-- PROBLEM TO WORK ON --
The stretch wanted below opens at the line containing "Final #Nets ... approximately 1900" and closes at the line containing "Count of pins". Please return it exactly, with no other lines.
--- PROVIDED MATERIAL Enclosed Below ---
## src/rtl/wb_perf_monitor.sv

```systemverilog
// Passive multi-port Wishbone performance monitor: per-port transaction,
// beat, first-ack latency, error and busy statistics readable over a small
// Wishbone slave register port.

// Per-port snooper: tracks one monitored bus and keeps its statistics.
module wb_perf_port #(
    parameter int CNT_WIDTH = 32
) (
    input  logic                 wb_clk_i,
    input  logic                 wb_rst_i,
    input  logic                 cyc,
    input  logic                 stb,
    input  logic                 ack,
    input  logic                 err,
    input  logic                 enable,
    input  logic                 clear,
    output logic [CNT_WIDTH-1:0] txn,
    output logic [CNT_WIDTH-1:0] beats,
    output logic [CNT_WIDTH-1:0] wait_sum,
    output logic [CNT_WIDTH-1:0] wait_max,
    output logic [CNT_WIDTH-1:0] errs,
    output logic [CNT_WIDTH-1:0] busy
);
    typedef enum logic [1:0] {IDLE, WAIT, DATA} state_t;

    state_t               state, state_nxt;
    logic                 armed;     // cyc has been seen low since reset
    logic [CNT_WIDTH-1:0] lat;
    logic [CNT_WIDTH-1:0] lat_now;   // latency including the current cycle
    logic                 req, term;
    logic                 start, enter_data, abort;

    function automatic logic [CNT_WIDTH-1:0] sat_inc(input logic [CNT_WIDTH-1:0] v);
        return (&v) ? v : v + CNT_WIDTH'(1);
    endfunction

    function automatic logic [CNT_WIDTH-1:0] sat_add(input logic [CNT_WIDTH-1:0] a,
                                                     input logic [CNT_WIDTH-1:0] b);
        logic [CNT_WIDTH:0] s;
        s = {1'b0, a} + {1'b0, b};
        return s[CNT_WIDTH] ? {CNT_WIDTH{1'b1}} : s[CNT_WIDTH-1:0];
    endfunction

    assign req     = cyc & stb;
    assign term    = req & (ack | err);
    assign lat_now = (state == IDLE) ? CNT_WIDTH'(1) : sat_inc(lat);

    // Next-state and transaction event decode.
    always_comb begin
        state_nxt  = state;
        start      = 1'b0;
        enter_data = 1'b0;
        abort      = 1'b0;
        case (state)
            IDLE: if (armed && req) begin
                start = 1'b1;
                if (term) begin
                    state_nxt  = DATA;
                    enter_data = 1'b1;
                end else begin
                    state_nxt = WAIT;
                end
            end
            WAIT: if (term) begin
                state_nxt  = DATA;
                enter_data = 1'b1;
            end else if (!cyc) begin
                state_nxt = IDLE;
                abort     = 1'b1;
            end
            DATA: if (!cyc) state_nxt = IDLE;
            default: state_nxt = IDLE;
        endcase
    end

    // Bus tracking; a cyc still high out of reset must fall before a new transaction.
    always_ff @(posedge wb_clk_i) begin
        if (wb_rst_i) begin
            state <= IDLE;
            armed <= ~cyc;
            lat   <= '0;
        end else begin
            state <= state_nxt;
            armed <= armed | ~cyc;
            if (start || state == WAIT) lat <= lat_now;
        end
    end

    // Saturating statistics; clear beats any same-cycle event.
    always_ff @(posedge wb_clk_i) begin
        if (wb_rst_i || clear) begin
            txn      <= '0;
            beats    <= '0;
            wait_sum <= '0;
            wait_max <= '0;
            errs     <= '0;
            busy     <= '0;
        end else if (enable) begin
            if (start)                 txn   <= sat_inc(txn);
            if (req && ack)            beats <= sat_inc(beats);
            if ((req && err) || abort) errs  <= sat_inc(errs);
            if (cyc)                   busy  <= sat_inc(busy);
            if (enter_data) begin
                wait_sum <= sat_add(wait_sum, lat_now);
                if (lat_now > wait_max) wait_max <= lat_now;
            end
        end
    end
endmodule

module wb_perf_monitor #(
    parameter int NUM_PORTS = 1,
    parameter int CNT_WIDTH = 32
) (
    input  logic                 wb_clk_i,
    input  logic                 wb_rst_i,
    input  logic [NUM_PORTS-1:0] mon_cyc_i,
    input  logic [NUM_PORTS-1:0] mon_stb_i,
    input  logic [NUM_PORTS-1:0] mon_ack_i,
    input  logic [NUM_PORTS-1:0] mon_err_i,
    input  logic [7:0]           wbs_adr_i,
    input  logic [31:0]          wbs_dat_i,
    input  logic                 wbs_we_i,
    input  logic                 wbs_cyc_i,
    input  logic                 wbs_stb_i,
    output logic [31:0]          wbs_dat_o,
    output logic                 wbs_ack_o
);
    logic [NUM_PORTS-1:0][CNT_WIDTH-1:0] txn_a, beats_a, sum_a, max_a, err_a, busy_a;
    logic        enable;
    logic        clear_q;   // pulses during the ack cycle, applied at its end
    logic        acc;
    logic [4:0]  port_idx;
    logic [31:0] rdata;
    logic        unused_dat;

    assign unused_dat = &{1'b0, wbs_dat_i[31:2]};
    assign acc        = wbs_cyc_i & wbs_stb_i & ~wbs_ack_o;
    assign port_idx   = wbs_adr_i[7:3] - 5'd2;

    for (genvar g = 0; g < NUM_PORTS; g++) begin : g_port
        wb_perf_port #(.CNT_WIDTH(CNT_WIDTH)) u_port (
            .wb_clk_i (wb_clk_i),
            .wb_rst_i (wb_rst_i),
            .cyc      (mon_cyc_i[g]),
            .stb      (mon_stb_i[g]),
            .ack      (mon_ack_i[g]),
            .err      (mon_err_i[g]),
            .enable   (enable),
            .clear    (clear_q),
            .txn      (txn_a[g]),
            .beats    (beats_a[g]),
            .wait_sum (sum_a[g]),
            .wait_max (max_a[g]),
            .errs     (err_a[g]),
            .busy     (busy_a[g])
        );
    end

    // Register read mux; unmapped words and absent ports read zero.
    always_comb begin
        rdata = '0;
        if (wbs_adr_i == 8'h00) begin
            rdata[0] = enable;
        end else if (wbs_adr_i == 8'h01) begin
            rdata = {16'd0, 8'(CNT_WIDTH), 8'(NUM_PORTS)};
        end else if (wbs_adr_i[7:4] != 4'd0) begin
            for (int p = 0; p < NUM_PORTS; p++) begin
                if (port_idx == 5'(p)) begin
                    case (wbs_adr_i[2:0])
                        3'd0:    rdata = 32'(txn_a[p]);
                        3'd1:    rdata = 32'(beats_a[p]);
                        3'd2:    rdata = 32'(sum_a[p]);
                        3'd3:    rdata = 32'(max_a[p]);
                        3'd4:    rdata = 32'(err_a[p]);
                        3'd5:    rdata = 32'(busy_a[p]);
                        default: rdata = '0;
                    endcase
                end
            end
        end
    end

    // Slave port: single-cycle ack, CTRL write; a clear write leaves enable alone.
    always_ff @(posedge wb_clk_i) begin
        if (wb_rst_i) begin
            wbs_ack_o <= 1'b0;
            wbs_dat_o <= '0;
            enable    <= 1'b1;
            clear_q   <= 1'b0;
        end else begin
            wbs_ack_o <= acc;
            wbs_dat_o <= acc ? rdata : '0;
            clear_q   <= 1'b0;
            if (acc && wbs_we_i && wbs_adr_i == 8'h00) begin
                if (wbs_dat_i[1]) clear_q <= 1'b1;
                else              enable  <= wbs_dat_i[0];
            end
        end
    end
endmodule

```

## config.mk

```make
export PLATFORM = sky130hd
export DESIGN_NAME = wb_perf_monitor
export DESIGN_NICKNAME = d
export VERILOG_FILES = /design/src/rtl/wb_perf_monitor.sv
export SDC_FILE = /design/constraint.sdc
export NUM_CORES = 1
export LEC_CHECK = 0
export BUFFER_PORTS_ARGS = -buffer_cell sky130_fd_sc_hd__buf_4
export CORE_MARGIN = 4
export CORE_UTILIZATION = 35
export DETAILED_ROUTE_END_ITERATION = 10
export HOLD_SLACK_MARGIN = 0.05
export PLACE_DENSITY = 0.5
export SLEW_MARGIN = 0
export SYNTH_ARGS = -nofsm -noshare
export SYNTH_HDL_FRONTEND = slang
export SYNTH_SLANG_ARGS = --single-unit
```

## constraint.sdc

```tcl
create_clock -name wb_clk_i -period 12.5 [get_ports wb_clk_i]
set_input_delay 0 -clock wb_clk_i [delete_from_list [all_inputs] [get_ports wb_clk_i]]
set_output_delay 0 -clock wb_clk_i [all_outputs]
set_load 0.02 [all_outputs]
```

==> results of run 1 <==
## flip-flops by register name (all words and copies together), names as in the netlist
name                    flops
g_port.u_port.wait_sum     32
g_port.u_port.armed         1
g_port.u_port.wait_max     32
clear_q                     1
g_port.u_port.lat          32
g_port.u_port.txn          32
enable                      1
g_port.u_port.state         2
g_port.u_port.busy         32
g_port.u_port.beats        32
g_port.u_port.errs         32
wbs_ack_o                   1
wbs_dat_o                  32
## kinds of logic (layout without fill, tap and decap cells)
kind of cell	count (synthesis)	in the layout	synth area share [%]
DFF	262	262	36.5
buffers and inverters	135	190	4.13
AOI/OAI and AO/OA	441	441	19.8
xor gates and xnor gates	154	154	9.38
and+or+nand+nor	632	632	21.6
adders and majority gates	71	71	6.23
muxes	34	34	2.37
## synth_stat cells, drive strengths merged (3+ instances only)
library cell  number  area [um2]
xor2              96         841
nor3b              5        37.5
nand2            134         503
nand3             53         265
a311oi             4        35.0
nand2b             6        37.5
o21a               3        22.5
o21ai             96         492
a21oi            115         576
o21bai             4        30.0
dfxtp            262        5250
or4                3        30.0
inv               51         191
clkbuf            66         249
a211oi             8        65.1
and3              34         215
or3               32         200
ha                70         876
o31ai              5        37.5
xnor2             58         508
nor3              22         115
or2                5        31.3
buf               13        71.3
and2              16         101
a31oi             38         259
nand4             53         362
nor2             226         851
nand3b             4        30.0
nor4              14         103
nor2b              3        18.8
a21o              34         259
and4              19         169
mux2i             34         340
o211ai             8        78.8
a22oi            109         818
## layout make-up
cell class | count | share of cell area (%)
inverter | 51 | 1.16
multi-input combinational | 1332 | 52.1
sequential | 262 | 31.8
clock buffer | 42 | 5.38
tap | 525 | 3.99
timing repair buffer | 81 | 3.90
clock inverter | 16 | 1.60
## path summary, 6_finish.rpt
| path | startpoint | endpoint | slack [ns] | cells after the start |
|---|---|---|---|---|
| max | g_port[0].u_port.lat[26] | g_port[0].u_port.wait_max[6] | 6.68 | 15 |
| min | mon_ack_i | g_port[0].u_port.state[1] | 0.11 | 5 |
| max reg2reg | g_port[0].u_port.lat[26] | g_port[0].u_port.wait_max[6] | 6.68 | 15 |
| min reg2reg | g_port[0].u_port.lat[24] | g_port[0].u_port.lat[24] | 0.47 | 2 |
## worst max-delay path, delay by kind of cell, from the launching register on
family          cells  cell delay, ns
xor+xnor            1            0.13
buf+inv             1            0.50
fa+ha+maj           1            0.22
simple gates        7            2.24
flops               1            0.41
compound gates      4            1.93
mux                 1            0.23
## power by group through the flow
stage | registers [mW] | clock network (mW) | logic [mW]
2_1_floorplan | 0.864 | 0 | 0.0539
3_3_place_gp | 0.867 | 0 | 0.0808
3_5_place_dp | 0.867 | 0 | 0.0813
4_1_cts | 0.848 | 1.04 | 0.0837
5_1_grt | 0.849 | 1.07 | 0.0927
6_report | 0.848 | 1.01 | 0.0839
## per-layer routing
layer	wire length, um	global-route usage, %	vias up
li1	-	-	6309
met1	21500	28.3	6082
met2	19000	30.4	255
met3	1790	2.35	64
met4	1260	5.03	0
met5	0	0	-
## per-stage QoR
| step | total power, mW | hold WS [ns] | std cells |
|---|---|---|---|
| after floorplan | 0.918 | 0.0762 | 1729 |
| after global placement | 0.947 | 0.229 | 2237 |
| after detailed placement | 0.948 | 0.238 | 2237 |
| after CTS | 1.97 | 0.0863 | 2309 |
| after global routing | 2.01 | 0.136 | 2309 |
| final | 1.95 | 0.108 | 2309 |
==> implementation parameters, run 1 <==
Parameter                              Value

Critical path
  Critical Path Fanout Max ... 21
  CP Class ... reg -> reg
  Startpoint Class ... flip-flop
  Required arrival time at the worst endpoint ... ~13 ns
  CP max stage cell ... sky130_fd_sc_hd__a211oi_4
  Crit path cell chain ... nand4_1, nor4_1, a31oi_2, and4_1, xnor2_1, nor2_1, ha_1, nand4_1, or3_1, o221ai_1, a221oi_1, a211oi_4, buf_4, mux2i_1, nor2_1
  Arrival time of data at the critical path endpoint ... between 6 and 7 ns
  Capturing element type of the critical path ... flip-flop
  Delay of the slowest cell on the worst path ... roughly 1.0 ns

Route
  Routed wire length per instance ... 18.9 um
  Routed vias ... approximately 13000
  DRT iter0 DRCs ... ~830
  Remaining antenna violation count after routing ... 0
  Post-detailed-routing wire length ... roughly 44 mm
  Post-detailed-route DRC marker count ... 0
  Router iterations before antenna repair ... 5
  Vias per Instance ... between 5 and 6

CTS
  TritonCTS clock tree ... built
  Number of buffers added to fix hold violations after cts ... 14
  Clock-pin slew on the worst setup and hold paths ... roughly 0.06 ns
  Buffers inserted during post-CTS setup optimization ... 0
  Number of buffers on the longest clock path ... 3
  Gates resized, CTS repair ... 0
  Maximum level of the CTS H-tree ... 1
  Clock buffers created by TritonCTS ... 31
  Sinks on Clock Net ... around 260
  Buffer type at the clock tree root ... sky130_fd_sc_hd__clkbuf_16
  Clock latency on the worst-skew pair ... a little under 0.6 ns

Place
  Placed inst area ... roughly 15000 um2
  Placer's final routability congestion estimate ... 0.866
  Post-detailed-placement half-perimeter wirelength ... 30.9 mm
  Worst slack after detailed placement ... roughly 6.7 ns
  I/O Buffers ... a little over 50

Yosys
  Number of distinct library cells after synthesis ... 76
  Post-synthesis average cell area ... ~8.3 um2
  Number of synthesized flops with an enable pin ... 0
  Asr flop ratio synth ... 0%
  Mapped Cells ... 1729
  Number of synthesized register bits ... ~260
  Syn Nets ... around 1800
  Synthesis Warnings ... 0
  Share of synthesized area occupied by flip-flops and latches ... a little over a third
  Netlist Area Pre-Place ... 14400 um2
  Primary FF master, synth ... sky130_fd_sc_hd__dfxtp_1

Cells and area
  Cell area after layout ... roughly 16000 um2
  Diode insertion count for antenna repair ... 0
  Util after Layout ... about 41%
  Layout-stage area growth over the synthesis result ... 14.6%
  Most common library cell in the layout ignoring fill and taps ... sky130_fd_sc_hd__dfxtp_1
  Commonest cells after routing, fill and taps aside ... 262 x sky130_fd_sc_hd__dfxtp_1, 222 x sky130_fd_sc_hd__nor2_1, 134 x sky130_fd_sc_hd__nand2_1, 115 x sky130_fd_sc_hd__a21oi_1, 109 x sky130_fd_sc_hd__a22oi_1
  Combined flip-flop and latch cell area ... 5250 um2
  Count of filler cells inserted in the layout ... 4131
  Footprint of the multi-input gates ... ~8600 um2
  Share of layout cells above drive strength 1 ... under 10%
  Final #Nets ... approximately 1900

STA
  Final Worst Setup Slack ... 6.68 ns
  Actual slew at the worst max-slew pin ... between 1 and 1.5 ns
  Minimum clock period ... a little under 6 ns
  Final-report setup violation count ... 0
  Setup clock skew after layout ... ~0.020 ns
  Count of endpoints failing hold in the final timing report ... 0
  Worst slew margin relative to its limit ... between 15 and 20%
  Unrepaired setup endpoints after global routing ... no
  Final clock period utilization by the worst path ... 46.6%
  Final slew viol count ... 0
  Max Freq ... 172 MHz
  Final sum of negative setup slack ... 0 ns

Floorplanning
  Die Ht ... ~210 um
  Initial core utilization ... around 36%
  Core Rows ... 73
  Count of pins on the block boundary ... between 80 and 90
  Total core area ... about 40000 um2
  Die Area ... roughly 44000 um2
  DIE WIDTH ... 211 um

Global routing
  First-pass GRT wire length ... 69.5 mm
  Pin count of the biggest net entering global routing ... 73
  Leftover overflow at the end of global routing ... 0
  Via count of the first global-routing pass ... 12325
  Antenna violations before repair ... 0
  Overall Global Routing Usage ... ~19%

Pwr
  Cell leakage power ... around 6.0 nW
  Highest ir drop seen on vdd ... about 0.10 mV
  Internal power summed over all cells ... approximately 1.5 mW
  Switching part of the total power ... between 20% and 30%
  Switching component of the power ... 0.442 mW
  Part of the total power dissipated in sequential elements ... approximately 44%
  Share of power burned in combinational logic ... around 4.3%
  PD cells ... 118 nW/um2
  Part of the total power dissipated in the clock network ... a little over half

Outcome
  Outcome ... complete, no violations

Min path
  Class of the tightest hold or removal check ... in -> reg

Job
  Max Cap Viol ... 0
No activity file was read; power rests on OpenSTA's default activity.
==> inputs of run 2 (changes only) <==
==> constraint.sdc (replaced) <==
create_clock -name wb_clk_i -period 5.4 [get_ports wb_clk_i]
set_input_delay 0 -clock wb_clk_i [delete_from_list [all_inputs] [get_ports wb_clk_i]]
set_output_delay 0 -clock wb_clk_i [all_outputs]
set_load 0.02 [all_outputs]
==> run 2 against run 1 <==
First-iteration DRC count decreased by 0.96%. Sequential power grew 130%. Clock power increased by 140%. Maximum frequency up 15%. Count of clock-buffer cells in the layout down 5. Via count shrank 0.20%. Register-to-register slack got worse by 6.3 ns. Global-route usage about the same. Wire length grew 0.75%. Cell count is 1.1% higher. Clock skew is essentially flat. Critical endpoint is now g_port[0].u_port.wait_sum[19].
--- End of Enclosed PROVIDED MATERIAL ---
-- ANSWER --
  Final #Nets ... approximately 1900

STA
  Final Worst Setup Slack ... 6.68 ns
  Actual slew at the worst max-slew pin ... between 1 and 1.5 ns
  Minimum clock period ... a little under 6 ns
  Final-report setup violation count ... 0
  Setup clock skew after layout ... ~0.020 ns
  Count of endpoints failing hold in the final timing report ... 0
  Worst slew margin relative to its limit ... between 15 and 20%
  Unrepaired setup endpoints after global routing ... no
  Final clock period utilization by the worst path ... 46.6%
  Final slew viol count ... 0
  Max Freq ... 172 MHz
  Final sum of negative setup slack ... 0 ns

Floorplanning
  Die Ht ... ~210 um
  Initial core utilization ... around 36%
  Core Rows ... 73
  Count of pins on the block boundary ... between 80 and 90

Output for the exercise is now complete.